# Thread: A infinite dimensional linear space

1. ## A infinite dimensional linear space

Let $B = \left\{ \sqrt{x} \; | \; x = 1\text{ or } x\text{ is prime}\right\},\; S = \left\{ \sum_{k=1}^n a_k b_k \;|\; n\in N, \;a_k \in Q,\; b_k \in B \right\}$
Prove that $S$ is a linear space over $Q$ with a basis $B$

2. Originally Posted by elim
Let $B = \left\{ \sqrt{x} \; | \; x = 1\text{ or } x\text{ is prime}\right\},\; S = \left\{ \sum_{k=1}^n a_k b_k \;|\; n\in N, \;a_k \in Q,\; b_k \in B \right\}$
Prove that $S$ is a linear space over $Q$ with a basis $B$
Where is it you are stuck on this problem?

I believe proving that B is a basis is the hard bit;

Note that B forms a spanning set for your space by it's very definition. Then, $\sqrt{p} \in \mathbb{R}\setminus \mathbb{Q}$ (this is quite a nice proof to do) and so your basis intersects trivially with the rationals. This gives you the fact that your spanning set is linearly independent (why?).

To prove that it is a linear space, you can either hit it with a stick (go through the axioms in a boring way), or you should note that the real numbers form a vector space with the rationals as the field. Here you are just taking a subset of the reals as your basis, and so everything is nice.

3. we need to prove that $1,\sqrt{2},\sqrt{3},\sqrt{5},\cdots$ are linear independent over $\mathbb{Q}$.
Which is much more difficult than prove that $\sqrt{p} \in \mathbb{R} \setminus \mathbb{Q}$

4. Suffices to show any finite subset of B is l.i. Do an induction on the size of the finite subset.
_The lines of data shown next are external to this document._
`src/rtl/comm_pkg.sv`:
```
// Shared types and constants for the host-side UART command bridge.
// Holds the TX/RX state encodings, the 8N1 frame layout and a small
// helper that builds a transmit frame from a data byte.
package comm_pkg;

  typedef enum logic [1:0] {
    TX_IDLE,
    TX_HIGH,
    TX_LOW
  } tx_state_t;

  typedef enum logic [1:0] {
    RX_IDLE,
    RX_START,
    RX_DATA,
    RX_STOP
  } rx_state_t;

  localparam int   FRAME_BITS = 10;
  localparam logic START_BIT  = 1'b0;
  localparam logic STOP_BIT   = 1'b1;

  // 8N1 frame, LSB is shifted out first: {stop, d7..d0, start}
  function automatic logic [FRAME_BITS-1:0] uart_frame(input logic [7:0] data);
    return {STOP_BIT, data, START_BIT};
  endfunction

endpackage

```
`src/rtl/comm_uart_rx.sv`:
```
// Purpose: 8N1 UART receiver with glitch-rejecting start detect and a sticky response register.
// Latency: resp_o/resp_rdy_o update on the stop-bit sample, ~9.5 bit times + 3 cycles after the start edge.
// Backpressure: none; a new good byte overwrites resp_o and keeps resp_rdy_o set (overrun).
//
// Ports:
//   clk, rst      system clock, asynchronous active-high reset
//   rx_i          serial input, asynchronous to clk
//   clr_rdy_i     clears resp_rdy_o; a simultaneous set wins
//   resp_o        last byte received with a good stop bit
//   resp_rdy_o    set when resp_o is updated, held until cleared
module comm_uart_rx
  import comm_pkg::*;
#(
  parameter int BAUD_DIV = 2604
) (
  input  logic       clk,
  input  logic       rst,
  input  logic       rx_i,
  input  logic       clr_rdy_i,
  output logic [7:0] resp_o,
  output logic       resp_rdy_o
);

  localparam int              CW        = (BAUD_DIV > 1) ? $clog2(BAUD_DIV) : 1;
  localparam logic [CW-1:0]   BAUD_LAST = CW'(BAUD_DIV - 1);
  localparam logic [CW-1:0]   HALF_LAST = CW'(BAUD_DIV / 2 - 1);

  logic [1:0]  sync_q;
  logic        prev_q;
  logic        rx_s;
  logic        fall;

  rx_state_t   state_q, state_d;
  logic [CW-1:0] cnt_q, cnt_d;
  logic [3:0]  bit_q, bit_d;
  logic [7:0]  shift_q, shift_d;
  logic [7:0]  resp_q, resp_d;
  logic        rdy_q, rdy_d;
  logic        rdy_set;

  assign rx_s = sync_q[1];
  // prev_q trails the synchronized line by one cycle, so this is a clean 1->0 edge
  assign fall = prev_q & ~rx_s;

  always_ff @(posedge clk or posedge rst) begin
    if (rst) begin
      sync_q  <= 2'b11;
      prev_q  <= 1'b1;
      state_q <= RX_IDLE;
      cnt_q   <= '0;
      bit_q   <= '0;
      shift_q <= '0;
      resp_q  <= '0;
      rdy_q   <= 1'b0;
    end else begin
      sync_q  <= {sync_q[0], rx_i};
      prev_q  <= rx_s;
      state_q <= state_d;
      cnt_q   <= cnt_d;
      bit_q   <= bit_d;
      shift_q <= shift_d;
      resp_q  <= resp_d;
      rdy_q   <= rdy_d;
    end
  end

  always_comb begin
    state_d = state_q;
    cnt_d   = cnt_q;
    bit_d   = bit_q;
    shift_d = shift_q;
    resp_d  = resp_q;
    rdy_set = 1'b0;

    unique case (state_q)
      RX_IDLE: begin
        if (fall) begin
          state_d = RX_START;
          cnt_d   = '0;
        end
      end
      RX_START: begin
        // Mid-start-bit sample; a line that is already high again was a glitch
        if (cnt_q == HALF_LAST) begin
          cnt_d   = '0;
          bit_d   = '0;
          state_d = (rx_s == START_BIT) ? RX_DATA : RX_IDLE;
        end else begin
          cnt_d = cnt_q + 1'b1;
        end
      end
      RX_DATA: begin
        if (cnt_q == BAUD_LAST) begin
          cnt_d   = '0;
          shift_d = {rx_s, shift_q[7:1]};
          if (bit_q == 4'd7) begin
            state_d = RX_STOP;
          end else begin
            bit_d = bit_q + 4'd1;
          end
        end else begin
          cnt_d = cnt_q + 1'b1;
        end
      end
      RX_STOP: begin
        if (cnt_q == BAUD_LAST) begin
          cnt_d   = '0;
          state_d = RX_IDLE;
          // Framing errors drop the byte silently
          if (rx_s == STOP_BIT) begin
            resp_d  = shift_q;
            rdy_set = 1'b1;
          end
        end else begin
          cnt_d = cnt_q + 1'b1;
        end
      end
      default: state_d = RX_IDLE;
    endcase

    rdy_d = rdy_set ? 1'b1 : (clr_rdy_i ? 1'b0 : rdy_q);
  end

  assign resp_o     = resp_q;
  assign resp_rdy_o = rdy_q;

endmodule

```
`src/rtl/comm_master.sv`:
```
// Purpose: host-side UART bridge; sends a 16-bit command as two 8N1 bytes (high first), receives response bytes.
// Latency: snd_cmd to cmd_cmplt is 20*BAUD_DIV+1 cycles; TX start bit appears the cycle after acceptance.
// Backpressure: snd_cmd is dropped (not queued) while busy, including the cmd_cmplt cycle.
//
// Ports:
//   clk, rst      system clock, asynchronous active-high reset
//   cmd, snd_cmd  command word and its 1-cycle send request
//   cmd_cmplt     1-cycle pulse after the low byte's stop bit
//   busy          high from accepted snd_cmd through cmd_cmplt
//   TX / RX       serial out (idles high) / serial in (asynchronous)
//   resp, resp_rdy, clr_resp_rdy   received byte, sticky flag, flag clear
module comm_master
  import comm_pkg::*;
#(
  parameter int BAUD_DIV = 2604
) (
  input  logic        clk,
  input  logic        rst,
  input  logic [15:0] cmd,
  input  logic        snd_cmd,
  output logic        cmd_cmplt,
  output logic        busy,
  output logic        TX,
  input  logic        RX,
  output logic [7:0]  resp,
  output logic        resp_rdy,
  input  logic        clr_resp_rdy
);

  localparam int            CW        = (BAUD_DIV > 1) ? $clog2(BAUD_DIV) : 1;
  localparam logic [CW-1:0] BAUD_LAST = CW'(BAUD_DIV - 1);
  localparam logic [3:0]    LAST_BIT  = 4'(FRAME_BITS - 1);

  tx_state_t              state_q, state_d;
  logic [CW-1:0]          baud_q, baud_d;
  logic [3:0]             bit_q, bit_d;
  logic [FRAME_BITS-1:0]  frame_q, frame_d;
  logic [7:0]             lo_q, lo_d;
  logic                   cmplt_q, cmplt_d;
  logic                   bit_end;

  assign bit_end = (baud_q == BAUD_LAST);

  always_ff @(posedge clk or posedge rst) begin
    if (rst) begin
      state_q <= TX_IDLE;
      baud_q  <= '0;
      bit_q   <= '0;
      frame_q <= '1;
      lo_q    <= '0;
      cmplt_q <= 1'b0;
    end else begin
      state_q <= state_d;
      baud_q  <= baud_d;
      bit_q   <= bit_d;
      frame_q <= frame_d;
      lo_q    <= lo_d;
      cmplt_q <= cmplt_d;
    end
  end

  always_comb begin
    state_d = state_q;
    baud_d  = baud_q;
    bit_d   = bit_q;
    frame_d = frame_q;
    lo_d    = lo_q;
    cmplt_d = 1'b0;

    unique case (state_q)
      TX_IDLE: begin
        // cmplt_q keeps the bridge busy for one more cycle after returning to idle
        if (snd_cmd && !cmplt_q) begin
          state_d = TX_HIGH;
          frame_d = uart_frame(cmd[15:8]);
          lo_d    = cmd[7:0];
          baud_d  = '0;
          bit_d   = '0;
        end
      end
      TX_HIGH, TX_LOW: begin
        if (bit_end) begin
          baud_d = '0;
          if (bit_q == LAST_BIT) begin
            bit_d = '0;
            if (state_q == TX_HIGH) begin
              // Low byte follows the high stop bit with no idle gap
              state_d = TX_LOW;
              frame_d = uart_frame(lo_q);
            end else begin
              state_d = TX_IDLE;
              cmplt_d = 1'b1;
            end
          end else begin
            bit_d   = bit_q + 4'd1;
            frame_d = {STOP_BIT, frame_q[FRAME_BITS-1:1]};
          end
        end else begin
          baud_d = baud_q + 1'b1;
        end
      end
      default: state_d = TX_IDLE;
    endcase
  end

  // Derived from state so reset forces the line high without waiting for a clock
  assign TX        = (state_q == TX_IDLE) ? STOP_BIT : frame_q[0];
  assign busy      = (state_q != TX_IDLE) | cmplt_q;
  assign cmd_cmplt = cmplt_q;

  comm_uart_rx #(
    .BAUD_DIV (BAUD_DIV)
  ) u_rx (
    .clk        (clk),
    .rst        (rst),
    .rx_i       (RX),
    .clr_rdy_i  (clr_resp_rdy),
    .resp_o     (resp),
    .resp_rdy_o (resp_rdy)
  );

endmodule

```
5. Using induction is easier to think of, but it's not that easy for this problem.

Need induction + prove by contradiction + some sort of field expansion...

6. Originally Posted by elim
Using induction is easier to think of, but it's not that easy for this problem.

Need induction + prove by contradiction + some sort of field expansion...
Are you familiar with field automorphisms?

Look at the field $\mathbb{Q}(\sqrt{p_1}, \ldots, \sqrt{p_n})$. Then let $\phi_i$ be the automorphism such that $\sqrt{p_i}\mapsto -\sqrt{p_i}$ and $\sqrt{p_j} \mapsto \sqrt{p_j}$ for $j \neq i$. As this is an Automorphism it preserves everything. So, if these square roots are linearly dependent then what happens if you hit your sum $\alpha_1 \sqrt{p_n} + \ldots + \alpha_n \sqrt{p_n} = 0$ with one of these automorphisms?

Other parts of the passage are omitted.